■ ACTION ITEM: Which lines of the entries below run from the one holding "g_btn.u_deb/sync1 | 4 |" to the one holding "## cells by family after synthesis", inclusive? Set down exactly those lines and no others.

■ GIVEN RECORDS:
****************************************
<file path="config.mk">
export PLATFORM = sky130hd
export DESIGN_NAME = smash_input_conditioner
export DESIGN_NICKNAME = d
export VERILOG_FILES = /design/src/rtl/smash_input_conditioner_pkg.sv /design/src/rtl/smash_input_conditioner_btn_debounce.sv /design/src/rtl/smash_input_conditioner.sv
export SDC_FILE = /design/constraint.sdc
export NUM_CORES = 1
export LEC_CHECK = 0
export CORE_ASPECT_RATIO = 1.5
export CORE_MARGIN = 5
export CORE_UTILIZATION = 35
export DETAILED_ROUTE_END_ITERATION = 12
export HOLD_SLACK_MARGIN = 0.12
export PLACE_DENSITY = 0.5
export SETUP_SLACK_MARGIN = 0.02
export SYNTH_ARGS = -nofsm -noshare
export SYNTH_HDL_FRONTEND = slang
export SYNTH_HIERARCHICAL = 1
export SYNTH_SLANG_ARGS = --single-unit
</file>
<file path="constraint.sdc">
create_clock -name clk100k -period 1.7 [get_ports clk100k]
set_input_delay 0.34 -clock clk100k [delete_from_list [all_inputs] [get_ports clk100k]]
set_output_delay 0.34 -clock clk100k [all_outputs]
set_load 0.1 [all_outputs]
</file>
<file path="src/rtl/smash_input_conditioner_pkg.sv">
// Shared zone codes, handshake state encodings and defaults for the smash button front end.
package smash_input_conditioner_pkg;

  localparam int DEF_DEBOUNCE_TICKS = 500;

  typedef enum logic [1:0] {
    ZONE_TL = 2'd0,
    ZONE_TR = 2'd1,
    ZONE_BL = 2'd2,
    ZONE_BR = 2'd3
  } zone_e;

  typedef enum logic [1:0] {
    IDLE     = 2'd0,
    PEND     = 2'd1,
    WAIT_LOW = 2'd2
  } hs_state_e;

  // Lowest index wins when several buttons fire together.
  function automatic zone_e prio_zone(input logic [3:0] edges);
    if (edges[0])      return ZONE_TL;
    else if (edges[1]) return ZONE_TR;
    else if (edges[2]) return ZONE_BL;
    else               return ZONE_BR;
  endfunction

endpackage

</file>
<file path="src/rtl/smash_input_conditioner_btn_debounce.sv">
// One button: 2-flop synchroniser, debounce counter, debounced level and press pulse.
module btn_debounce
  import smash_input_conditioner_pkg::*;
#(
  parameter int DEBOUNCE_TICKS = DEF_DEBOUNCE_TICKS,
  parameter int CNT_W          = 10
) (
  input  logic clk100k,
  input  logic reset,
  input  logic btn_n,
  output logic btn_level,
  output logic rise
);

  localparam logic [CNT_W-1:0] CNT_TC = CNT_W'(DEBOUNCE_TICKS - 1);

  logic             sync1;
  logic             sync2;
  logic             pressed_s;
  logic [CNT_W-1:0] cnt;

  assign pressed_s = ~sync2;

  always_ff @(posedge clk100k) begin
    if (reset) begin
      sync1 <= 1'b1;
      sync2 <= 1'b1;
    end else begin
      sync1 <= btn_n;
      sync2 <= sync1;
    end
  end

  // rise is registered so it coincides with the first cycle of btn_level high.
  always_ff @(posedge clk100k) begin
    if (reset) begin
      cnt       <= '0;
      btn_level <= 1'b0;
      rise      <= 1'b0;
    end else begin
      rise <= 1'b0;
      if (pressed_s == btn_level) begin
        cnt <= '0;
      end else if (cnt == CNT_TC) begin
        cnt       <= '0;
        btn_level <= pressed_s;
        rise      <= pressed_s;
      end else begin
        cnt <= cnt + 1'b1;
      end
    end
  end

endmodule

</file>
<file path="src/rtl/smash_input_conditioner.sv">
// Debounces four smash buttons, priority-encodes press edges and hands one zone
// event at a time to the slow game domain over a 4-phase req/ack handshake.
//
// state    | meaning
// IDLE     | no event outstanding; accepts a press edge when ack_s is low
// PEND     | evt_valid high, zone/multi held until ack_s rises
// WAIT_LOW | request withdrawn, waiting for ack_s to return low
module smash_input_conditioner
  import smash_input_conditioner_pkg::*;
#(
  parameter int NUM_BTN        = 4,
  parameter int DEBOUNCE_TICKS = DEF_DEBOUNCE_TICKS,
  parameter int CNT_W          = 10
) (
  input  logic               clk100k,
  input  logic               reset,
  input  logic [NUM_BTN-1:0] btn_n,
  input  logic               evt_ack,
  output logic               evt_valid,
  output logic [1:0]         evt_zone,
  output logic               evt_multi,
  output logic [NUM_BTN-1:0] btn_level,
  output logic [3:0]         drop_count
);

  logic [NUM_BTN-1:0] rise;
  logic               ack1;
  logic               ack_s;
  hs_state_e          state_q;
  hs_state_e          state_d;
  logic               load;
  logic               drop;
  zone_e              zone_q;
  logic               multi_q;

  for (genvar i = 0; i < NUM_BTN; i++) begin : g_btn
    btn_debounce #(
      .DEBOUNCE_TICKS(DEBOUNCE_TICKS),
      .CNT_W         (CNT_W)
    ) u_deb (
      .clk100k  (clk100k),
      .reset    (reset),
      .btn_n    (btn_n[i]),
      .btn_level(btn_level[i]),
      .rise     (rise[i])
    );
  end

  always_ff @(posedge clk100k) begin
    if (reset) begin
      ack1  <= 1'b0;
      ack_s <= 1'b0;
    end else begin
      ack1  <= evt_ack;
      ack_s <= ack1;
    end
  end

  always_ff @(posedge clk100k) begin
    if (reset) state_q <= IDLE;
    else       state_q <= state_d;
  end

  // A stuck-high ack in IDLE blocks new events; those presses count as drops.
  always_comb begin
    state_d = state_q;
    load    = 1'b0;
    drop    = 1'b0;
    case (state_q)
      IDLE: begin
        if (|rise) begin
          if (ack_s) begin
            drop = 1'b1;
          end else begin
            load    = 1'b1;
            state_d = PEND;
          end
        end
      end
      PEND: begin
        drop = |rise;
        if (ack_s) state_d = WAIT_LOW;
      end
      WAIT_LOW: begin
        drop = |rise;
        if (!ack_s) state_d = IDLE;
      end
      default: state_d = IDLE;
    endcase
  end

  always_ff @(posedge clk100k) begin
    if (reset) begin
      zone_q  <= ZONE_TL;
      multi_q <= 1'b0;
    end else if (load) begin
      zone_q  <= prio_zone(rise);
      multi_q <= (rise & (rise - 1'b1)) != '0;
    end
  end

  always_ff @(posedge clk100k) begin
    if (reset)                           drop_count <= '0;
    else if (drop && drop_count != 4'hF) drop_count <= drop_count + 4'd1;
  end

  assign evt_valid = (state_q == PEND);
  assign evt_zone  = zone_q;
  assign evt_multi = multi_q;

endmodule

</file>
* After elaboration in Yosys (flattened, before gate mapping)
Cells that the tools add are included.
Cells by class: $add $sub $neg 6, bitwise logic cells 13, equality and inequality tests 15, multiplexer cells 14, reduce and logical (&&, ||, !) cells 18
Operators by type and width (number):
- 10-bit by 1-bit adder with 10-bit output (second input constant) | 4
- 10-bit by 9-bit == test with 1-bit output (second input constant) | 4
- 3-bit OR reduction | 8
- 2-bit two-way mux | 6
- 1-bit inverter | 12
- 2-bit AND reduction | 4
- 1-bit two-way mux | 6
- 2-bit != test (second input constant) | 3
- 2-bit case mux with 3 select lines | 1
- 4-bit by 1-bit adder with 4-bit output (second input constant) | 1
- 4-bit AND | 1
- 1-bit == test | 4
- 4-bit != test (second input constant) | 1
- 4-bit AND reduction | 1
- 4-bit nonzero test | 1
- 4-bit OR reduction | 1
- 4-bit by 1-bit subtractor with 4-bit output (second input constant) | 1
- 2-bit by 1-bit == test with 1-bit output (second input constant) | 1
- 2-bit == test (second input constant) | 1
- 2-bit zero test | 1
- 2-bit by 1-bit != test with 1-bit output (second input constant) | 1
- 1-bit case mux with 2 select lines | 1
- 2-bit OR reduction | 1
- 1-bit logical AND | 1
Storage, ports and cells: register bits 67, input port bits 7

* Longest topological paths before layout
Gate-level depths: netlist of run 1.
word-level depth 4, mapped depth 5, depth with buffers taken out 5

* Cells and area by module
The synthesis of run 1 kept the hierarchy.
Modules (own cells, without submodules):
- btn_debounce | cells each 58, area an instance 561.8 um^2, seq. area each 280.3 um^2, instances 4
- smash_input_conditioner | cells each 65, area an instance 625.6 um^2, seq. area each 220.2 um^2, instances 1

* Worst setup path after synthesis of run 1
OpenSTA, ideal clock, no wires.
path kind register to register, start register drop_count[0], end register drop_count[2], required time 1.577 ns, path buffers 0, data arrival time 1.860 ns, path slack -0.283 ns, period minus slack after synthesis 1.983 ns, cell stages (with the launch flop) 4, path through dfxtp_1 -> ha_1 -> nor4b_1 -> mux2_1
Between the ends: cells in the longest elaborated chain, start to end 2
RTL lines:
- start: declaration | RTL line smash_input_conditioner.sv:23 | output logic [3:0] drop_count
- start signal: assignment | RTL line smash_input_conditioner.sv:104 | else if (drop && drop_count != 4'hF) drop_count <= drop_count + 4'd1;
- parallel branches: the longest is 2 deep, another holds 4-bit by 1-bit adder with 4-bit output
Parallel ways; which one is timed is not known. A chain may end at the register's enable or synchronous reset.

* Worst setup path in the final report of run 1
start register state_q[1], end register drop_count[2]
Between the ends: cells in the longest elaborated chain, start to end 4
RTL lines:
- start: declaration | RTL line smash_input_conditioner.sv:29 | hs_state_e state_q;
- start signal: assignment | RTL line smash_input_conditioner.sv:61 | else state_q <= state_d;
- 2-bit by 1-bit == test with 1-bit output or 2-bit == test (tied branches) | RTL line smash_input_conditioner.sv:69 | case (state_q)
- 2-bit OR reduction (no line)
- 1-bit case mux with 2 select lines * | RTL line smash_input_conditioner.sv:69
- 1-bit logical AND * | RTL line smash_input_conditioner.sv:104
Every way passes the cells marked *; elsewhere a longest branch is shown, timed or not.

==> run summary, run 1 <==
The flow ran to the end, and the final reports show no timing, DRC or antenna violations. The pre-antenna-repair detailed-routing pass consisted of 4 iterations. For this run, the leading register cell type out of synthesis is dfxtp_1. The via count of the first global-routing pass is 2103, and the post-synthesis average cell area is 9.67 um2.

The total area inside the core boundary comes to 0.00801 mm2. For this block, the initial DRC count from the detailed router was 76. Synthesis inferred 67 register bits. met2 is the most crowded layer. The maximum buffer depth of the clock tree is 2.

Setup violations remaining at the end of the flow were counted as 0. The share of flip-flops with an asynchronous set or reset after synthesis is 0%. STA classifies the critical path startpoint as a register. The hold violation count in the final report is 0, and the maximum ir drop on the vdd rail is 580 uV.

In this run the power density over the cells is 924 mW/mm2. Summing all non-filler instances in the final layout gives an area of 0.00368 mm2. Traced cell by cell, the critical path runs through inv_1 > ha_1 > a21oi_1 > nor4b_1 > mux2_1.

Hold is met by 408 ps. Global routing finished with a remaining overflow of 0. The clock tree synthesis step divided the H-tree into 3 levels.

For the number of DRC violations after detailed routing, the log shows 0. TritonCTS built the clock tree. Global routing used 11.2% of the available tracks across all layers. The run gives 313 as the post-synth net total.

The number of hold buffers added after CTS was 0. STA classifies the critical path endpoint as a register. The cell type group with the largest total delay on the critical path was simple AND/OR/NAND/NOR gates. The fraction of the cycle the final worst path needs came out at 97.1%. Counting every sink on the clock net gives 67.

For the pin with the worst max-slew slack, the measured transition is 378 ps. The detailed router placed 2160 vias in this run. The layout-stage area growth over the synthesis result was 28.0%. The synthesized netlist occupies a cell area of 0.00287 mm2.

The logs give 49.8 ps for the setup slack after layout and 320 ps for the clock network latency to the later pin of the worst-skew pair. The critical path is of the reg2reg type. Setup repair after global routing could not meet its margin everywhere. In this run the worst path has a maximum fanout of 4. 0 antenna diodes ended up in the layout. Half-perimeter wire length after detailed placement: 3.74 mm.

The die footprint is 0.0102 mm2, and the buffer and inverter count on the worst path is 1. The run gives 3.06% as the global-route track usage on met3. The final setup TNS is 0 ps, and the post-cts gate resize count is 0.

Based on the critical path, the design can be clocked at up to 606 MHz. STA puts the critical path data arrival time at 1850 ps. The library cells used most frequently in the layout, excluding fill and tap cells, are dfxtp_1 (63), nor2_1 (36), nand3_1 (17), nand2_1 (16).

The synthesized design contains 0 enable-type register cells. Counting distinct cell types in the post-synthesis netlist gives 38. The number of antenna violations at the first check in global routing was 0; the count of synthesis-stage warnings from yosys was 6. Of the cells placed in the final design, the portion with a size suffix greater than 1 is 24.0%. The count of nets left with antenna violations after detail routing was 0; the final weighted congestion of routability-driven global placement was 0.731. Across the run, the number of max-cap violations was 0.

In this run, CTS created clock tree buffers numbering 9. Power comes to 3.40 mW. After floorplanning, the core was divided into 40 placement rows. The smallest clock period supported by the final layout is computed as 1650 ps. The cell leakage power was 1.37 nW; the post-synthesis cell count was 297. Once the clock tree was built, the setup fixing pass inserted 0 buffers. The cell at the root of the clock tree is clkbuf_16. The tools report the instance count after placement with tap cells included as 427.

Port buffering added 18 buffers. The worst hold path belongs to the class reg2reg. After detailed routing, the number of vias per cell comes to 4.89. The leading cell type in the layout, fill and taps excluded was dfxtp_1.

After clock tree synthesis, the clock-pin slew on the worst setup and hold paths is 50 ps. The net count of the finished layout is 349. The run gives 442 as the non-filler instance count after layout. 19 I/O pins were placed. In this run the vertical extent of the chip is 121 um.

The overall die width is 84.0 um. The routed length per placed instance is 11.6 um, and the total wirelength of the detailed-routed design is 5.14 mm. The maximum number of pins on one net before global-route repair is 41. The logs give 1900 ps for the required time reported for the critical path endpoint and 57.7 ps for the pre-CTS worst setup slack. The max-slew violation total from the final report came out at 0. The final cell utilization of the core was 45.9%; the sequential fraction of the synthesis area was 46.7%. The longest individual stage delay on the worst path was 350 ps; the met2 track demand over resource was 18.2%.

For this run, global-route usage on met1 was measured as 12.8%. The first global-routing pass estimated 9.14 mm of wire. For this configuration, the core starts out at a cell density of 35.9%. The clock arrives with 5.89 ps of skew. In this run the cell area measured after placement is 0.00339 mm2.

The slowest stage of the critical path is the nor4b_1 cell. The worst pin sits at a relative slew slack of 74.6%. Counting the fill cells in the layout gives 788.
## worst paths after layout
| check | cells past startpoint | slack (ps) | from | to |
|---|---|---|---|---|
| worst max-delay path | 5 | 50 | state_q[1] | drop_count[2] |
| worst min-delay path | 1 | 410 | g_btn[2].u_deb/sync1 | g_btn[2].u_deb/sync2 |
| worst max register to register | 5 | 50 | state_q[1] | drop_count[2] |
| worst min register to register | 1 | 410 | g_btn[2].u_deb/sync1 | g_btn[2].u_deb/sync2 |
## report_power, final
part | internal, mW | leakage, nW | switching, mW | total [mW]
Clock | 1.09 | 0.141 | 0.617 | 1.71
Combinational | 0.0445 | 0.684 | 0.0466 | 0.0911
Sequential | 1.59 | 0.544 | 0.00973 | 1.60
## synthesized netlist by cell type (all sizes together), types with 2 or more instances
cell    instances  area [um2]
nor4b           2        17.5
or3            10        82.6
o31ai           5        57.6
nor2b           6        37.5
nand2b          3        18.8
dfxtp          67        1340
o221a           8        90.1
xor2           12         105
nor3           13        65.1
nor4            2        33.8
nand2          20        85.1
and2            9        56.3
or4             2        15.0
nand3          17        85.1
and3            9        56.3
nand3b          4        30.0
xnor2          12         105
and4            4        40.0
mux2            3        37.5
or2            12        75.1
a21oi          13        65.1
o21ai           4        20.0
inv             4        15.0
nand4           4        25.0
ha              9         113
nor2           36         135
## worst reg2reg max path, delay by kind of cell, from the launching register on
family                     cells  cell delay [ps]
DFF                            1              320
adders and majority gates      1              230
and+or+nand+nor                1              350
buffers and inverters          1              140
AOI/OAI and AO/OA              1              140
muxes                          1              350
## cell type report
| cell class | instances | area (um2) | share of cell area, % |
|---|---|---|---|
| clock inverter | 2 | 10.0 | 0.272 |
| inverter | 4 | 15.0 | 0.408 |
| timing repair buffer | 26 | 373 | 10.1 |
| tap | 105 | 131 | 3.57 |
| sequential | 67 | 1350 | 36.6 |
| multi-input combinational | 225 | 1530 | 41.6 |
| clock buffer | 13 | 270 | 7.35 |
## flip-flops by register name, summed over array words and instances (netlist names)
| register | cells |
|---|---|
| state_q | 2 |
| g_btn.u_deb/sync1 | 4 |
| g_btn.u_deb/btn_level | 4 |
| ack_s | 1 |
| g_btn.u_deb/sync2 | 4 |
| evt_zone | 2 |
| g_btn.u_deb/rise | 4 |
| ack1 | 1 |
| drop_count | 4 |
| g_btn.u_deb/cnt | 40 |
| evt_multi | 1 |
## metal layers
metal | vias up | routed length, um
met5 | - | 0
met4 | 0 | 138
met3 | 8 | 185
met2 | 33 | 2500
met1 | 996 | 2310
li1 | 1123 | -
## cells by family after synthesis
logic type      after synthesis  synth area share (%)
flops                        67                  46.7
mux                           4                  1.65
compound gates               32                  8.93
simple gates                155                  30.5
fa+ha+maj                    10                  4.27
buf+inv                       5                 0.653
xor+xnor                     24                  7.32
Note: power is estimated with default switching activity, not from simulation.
****************************************
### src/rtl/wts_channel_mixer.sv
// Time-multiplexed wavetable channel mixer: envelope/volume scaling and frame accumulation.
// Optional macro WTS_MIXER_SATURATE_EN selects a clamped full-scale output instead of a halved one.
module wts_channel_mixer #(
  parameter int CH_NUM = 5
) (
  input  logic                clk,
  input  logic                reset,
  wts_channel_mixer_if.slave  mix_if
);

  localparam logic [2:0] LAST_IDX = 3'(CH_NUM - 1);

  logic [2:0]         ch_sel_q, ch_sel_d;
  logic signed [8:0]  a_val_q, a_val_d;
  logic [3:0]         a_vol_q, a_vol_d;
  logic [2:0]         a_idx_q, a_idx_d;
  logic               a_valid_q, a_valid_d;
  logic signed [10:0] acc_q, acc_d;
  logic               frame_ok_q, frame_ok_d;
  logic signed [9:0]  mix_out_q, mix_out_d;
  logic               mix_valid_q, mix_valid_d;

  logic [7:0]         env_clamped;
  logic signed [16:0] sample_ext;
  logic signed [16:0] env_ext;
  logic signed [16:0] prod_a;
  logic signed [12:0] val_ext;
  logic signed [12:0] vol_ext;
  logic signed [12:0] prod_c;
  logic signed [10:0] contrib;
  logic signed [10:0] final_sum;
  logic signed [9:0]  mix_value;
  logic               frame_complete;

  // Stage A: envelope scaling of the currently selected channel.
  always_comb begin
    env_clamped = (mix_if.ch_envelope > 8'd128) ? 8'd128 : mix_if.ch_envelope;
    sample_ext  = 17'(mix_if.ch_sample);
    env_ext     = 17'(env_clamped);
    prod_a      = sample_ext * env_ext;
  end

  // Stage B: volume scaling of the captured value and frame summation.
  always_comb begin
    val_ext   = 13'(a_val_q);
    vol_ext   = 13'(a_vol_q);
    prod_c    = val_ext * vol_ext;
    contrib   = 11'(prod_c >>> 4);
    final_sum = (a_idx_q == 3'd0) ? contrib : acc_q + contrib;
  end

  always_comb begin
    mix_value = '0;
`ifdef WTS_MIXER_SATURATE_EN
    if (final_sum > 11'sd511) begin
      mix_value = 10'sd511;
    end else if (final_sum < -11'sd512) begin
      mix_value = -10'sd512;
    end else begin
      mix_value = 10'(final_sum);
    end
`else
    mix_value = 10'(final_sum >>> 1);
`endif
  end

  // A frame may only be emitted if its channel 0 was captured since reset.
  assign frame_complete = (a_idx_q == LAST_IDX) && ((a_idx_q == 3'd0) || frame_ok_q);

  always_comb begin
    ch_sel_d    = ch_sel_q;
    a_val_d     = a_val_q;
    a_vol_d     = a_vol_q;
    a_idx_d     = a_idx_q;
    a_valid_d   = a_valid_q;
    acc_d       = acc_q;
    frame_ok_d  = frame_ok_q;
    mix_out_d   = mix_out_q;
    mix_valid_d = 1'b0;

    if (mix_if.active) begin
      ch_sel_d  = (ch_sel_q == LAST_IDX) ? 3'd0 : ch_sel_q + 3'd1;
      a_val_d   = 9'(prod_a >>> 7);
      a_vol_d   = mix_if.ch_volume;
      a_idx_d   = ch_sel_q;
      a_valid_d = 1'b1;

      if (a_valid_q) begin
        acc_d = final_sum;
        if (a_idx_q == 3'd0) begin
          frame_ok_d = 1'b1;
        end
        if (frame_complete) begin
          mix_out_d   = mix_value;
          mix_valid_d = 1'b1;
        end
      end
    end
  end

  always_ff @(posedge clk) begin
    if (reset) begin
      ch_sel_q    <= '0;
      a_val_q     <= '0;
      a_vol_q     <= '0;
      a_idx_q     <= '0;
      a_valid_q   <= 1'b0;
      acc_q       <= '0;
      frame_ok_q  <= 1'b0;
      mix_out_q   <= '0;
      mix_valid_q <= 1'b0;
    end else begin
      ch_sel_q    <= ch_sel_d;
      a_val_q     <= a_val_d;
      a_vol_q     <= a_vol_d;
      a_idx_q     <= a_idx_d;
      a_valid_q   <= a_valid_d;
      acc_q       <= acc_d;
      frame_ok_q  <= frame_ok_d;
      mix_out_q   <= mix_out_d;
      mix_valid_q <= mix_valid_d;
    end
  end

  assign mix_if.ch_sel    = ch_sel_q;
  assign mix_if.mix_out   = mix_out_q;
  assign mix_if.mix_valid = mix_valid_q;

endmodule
****************************************
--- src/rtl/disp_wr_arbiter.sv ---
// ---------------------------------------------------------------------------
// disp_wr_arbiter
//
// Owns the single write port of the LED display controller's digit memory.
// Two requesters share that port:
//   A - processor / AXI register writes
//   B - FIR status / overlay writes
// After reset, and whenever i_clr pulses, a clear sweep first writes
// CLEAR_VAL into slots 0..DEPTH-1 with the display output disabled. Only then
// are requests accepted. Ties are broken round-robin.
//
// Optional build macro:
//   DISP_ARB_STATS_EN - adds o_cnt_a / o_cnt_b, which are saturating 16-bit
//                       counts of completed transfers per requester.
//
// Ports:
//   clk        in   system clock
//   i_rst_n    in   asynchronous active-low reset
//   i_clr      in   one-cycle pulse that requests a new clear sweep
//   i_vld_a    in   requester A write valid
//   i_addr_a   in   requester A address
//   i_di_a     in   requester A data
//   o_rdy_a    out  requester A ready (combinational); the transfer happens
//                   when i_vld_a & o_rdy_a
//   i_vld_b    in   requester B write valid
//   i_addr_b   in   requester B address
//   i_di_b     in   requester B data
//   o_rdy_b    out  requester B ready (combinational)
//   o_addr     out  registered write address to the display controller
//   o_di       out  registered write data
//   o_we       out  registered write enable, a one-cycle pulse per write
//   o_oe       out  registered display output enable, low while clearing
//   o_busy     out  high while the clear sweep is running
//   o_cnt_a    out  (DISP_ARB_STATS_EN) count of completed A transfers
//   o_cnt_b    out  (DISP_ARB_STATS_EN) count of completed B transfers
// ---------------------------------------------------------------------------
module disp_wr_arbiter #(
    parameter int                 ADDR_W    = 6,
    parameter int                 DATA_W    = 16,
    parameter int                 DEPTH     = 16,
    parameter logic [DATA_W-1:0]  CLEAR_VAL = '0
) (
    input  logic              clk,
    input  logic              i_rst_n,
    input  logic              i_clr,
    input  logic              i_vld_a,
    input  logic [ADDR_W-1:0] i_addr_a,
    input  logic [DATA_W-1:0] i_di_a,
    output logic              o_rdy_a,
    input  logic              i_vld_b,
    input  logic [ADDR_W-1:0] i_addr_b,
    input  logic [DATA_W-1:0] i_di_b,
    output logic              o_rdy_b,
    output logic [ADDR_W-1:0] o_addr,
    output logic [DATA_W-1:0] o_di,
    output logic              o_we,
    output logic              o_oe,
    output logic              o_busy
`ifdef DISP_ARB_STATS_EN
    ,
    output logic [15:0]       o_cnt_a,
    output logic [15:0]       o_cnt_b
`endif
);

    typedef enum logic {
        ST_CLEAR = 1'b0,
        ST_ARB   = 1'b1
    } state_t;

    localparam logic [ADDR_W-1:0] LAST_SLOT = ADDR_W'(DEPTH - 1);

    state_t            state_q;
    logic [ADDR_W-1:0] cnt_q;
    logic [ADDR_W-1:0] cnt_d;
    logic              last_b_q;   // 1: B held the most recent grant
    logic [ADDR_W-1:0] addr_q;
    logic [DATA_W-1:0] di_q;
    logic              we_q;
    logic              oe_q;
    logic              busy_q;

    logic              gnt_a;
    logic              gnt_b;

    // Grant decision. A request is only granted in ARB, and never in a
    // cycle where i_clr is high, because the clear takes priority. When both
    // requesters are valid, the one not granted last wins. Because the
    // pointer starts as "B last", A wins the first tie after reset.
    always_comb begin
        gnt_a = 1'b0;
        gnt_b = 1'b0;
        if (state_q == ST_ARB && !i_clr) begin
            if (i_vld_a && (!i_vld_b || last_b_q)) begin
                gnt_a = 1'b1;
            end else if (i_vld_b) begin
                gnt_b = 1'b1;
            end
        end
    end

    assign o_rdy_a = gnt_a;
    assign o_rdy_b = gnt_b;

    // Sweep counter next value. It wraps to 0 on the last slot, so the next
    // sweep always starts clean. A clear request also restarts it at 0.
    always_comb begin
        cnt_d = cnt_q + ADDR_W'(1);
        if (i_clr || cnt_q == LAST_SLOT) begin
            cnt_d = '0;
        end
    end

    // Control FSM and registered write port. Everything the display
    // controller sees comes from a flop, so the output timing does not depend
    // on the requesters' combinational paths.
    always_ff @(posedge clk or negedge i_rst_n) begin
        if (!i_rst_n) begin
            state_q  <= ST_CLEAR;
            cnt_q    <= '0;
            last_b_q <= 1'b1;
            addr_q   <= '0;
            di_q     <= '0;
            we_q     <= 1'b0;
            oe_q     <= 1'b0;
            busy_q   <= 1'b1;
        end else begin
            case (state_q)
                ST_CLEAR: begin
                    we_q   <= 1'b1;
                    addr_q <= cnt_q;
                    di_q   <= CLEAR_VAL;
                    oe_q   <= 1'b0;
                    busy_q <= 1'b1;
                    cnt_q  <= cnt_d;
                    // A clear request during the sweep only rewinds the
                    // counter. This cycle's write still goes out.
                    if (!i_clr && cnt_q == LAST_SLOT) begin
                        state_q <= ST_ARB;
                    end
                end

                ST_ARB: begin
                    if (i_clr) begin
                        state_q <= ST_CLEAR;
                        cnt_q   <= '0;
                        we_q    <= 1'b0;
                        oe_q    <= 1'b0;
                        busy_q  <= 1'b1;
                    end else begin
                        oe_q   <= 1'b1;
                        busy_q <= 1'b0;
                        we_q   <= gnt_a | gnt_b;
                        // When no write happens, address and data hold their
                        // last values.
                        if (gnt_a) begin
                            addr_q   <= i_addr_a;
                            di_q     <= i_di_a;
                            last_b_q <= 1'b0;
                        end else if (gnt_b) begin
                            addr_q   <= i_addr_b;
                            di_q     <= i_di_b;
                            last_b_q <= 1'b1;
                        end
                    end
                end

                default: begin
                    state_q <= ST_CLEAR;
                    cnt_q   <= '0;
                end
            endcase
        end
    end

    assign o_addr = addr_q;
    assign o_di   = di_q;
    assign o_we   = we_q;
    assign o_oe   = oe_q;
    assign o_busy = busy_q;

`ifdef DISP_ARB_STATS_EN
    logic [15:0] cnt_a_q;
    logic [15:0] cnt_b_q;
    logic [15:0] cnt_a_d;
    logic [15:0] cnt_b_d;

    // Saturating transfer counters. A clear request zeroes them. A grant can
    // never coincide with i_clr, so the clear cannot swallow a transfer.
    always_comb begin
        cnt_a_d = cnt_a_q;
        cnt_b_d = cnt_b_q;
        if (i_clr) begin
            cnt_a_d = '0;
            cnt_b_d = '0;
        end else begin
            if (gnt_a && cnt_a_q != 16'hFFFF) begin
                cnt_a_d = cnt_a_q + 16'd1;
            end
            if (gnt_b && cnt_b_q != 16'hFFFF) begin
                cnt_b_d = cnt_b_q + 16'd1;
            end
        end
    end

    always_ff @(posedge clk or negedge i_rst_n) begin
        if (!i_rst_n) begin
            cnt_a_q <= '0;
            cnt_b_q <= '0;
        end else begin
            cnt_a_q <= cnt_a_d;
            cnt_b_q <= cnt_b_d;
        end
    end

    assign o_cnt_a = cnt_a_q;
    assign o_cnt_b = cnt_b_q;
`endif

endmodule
****************************************
■ OUTPUT OF THE EXERCISE:
| g_btn.u_deb/sync1 | 4 |
| g_btn.u_deb/btn_level | 4 |
| ack_s | 1 |
| g_btn.u_deb/sync2 | 4 |
| evt_zone | 2 |
| g_btn.u_deb/rise | 4 |
| ack1 | 1 |
| drop_count | 4 |
| g_btn.u_deb/cnt | 40 |
| evt_multi | 1 |
## metal layers
metal | vias up | routed length, um
met5 | - | 0
met4 | 0 | 138
met3 | 8 | 185
met2 | 33 | 2500
met1 | 996 | 2310
li1 | 1123 | -
## cells by family after synthesis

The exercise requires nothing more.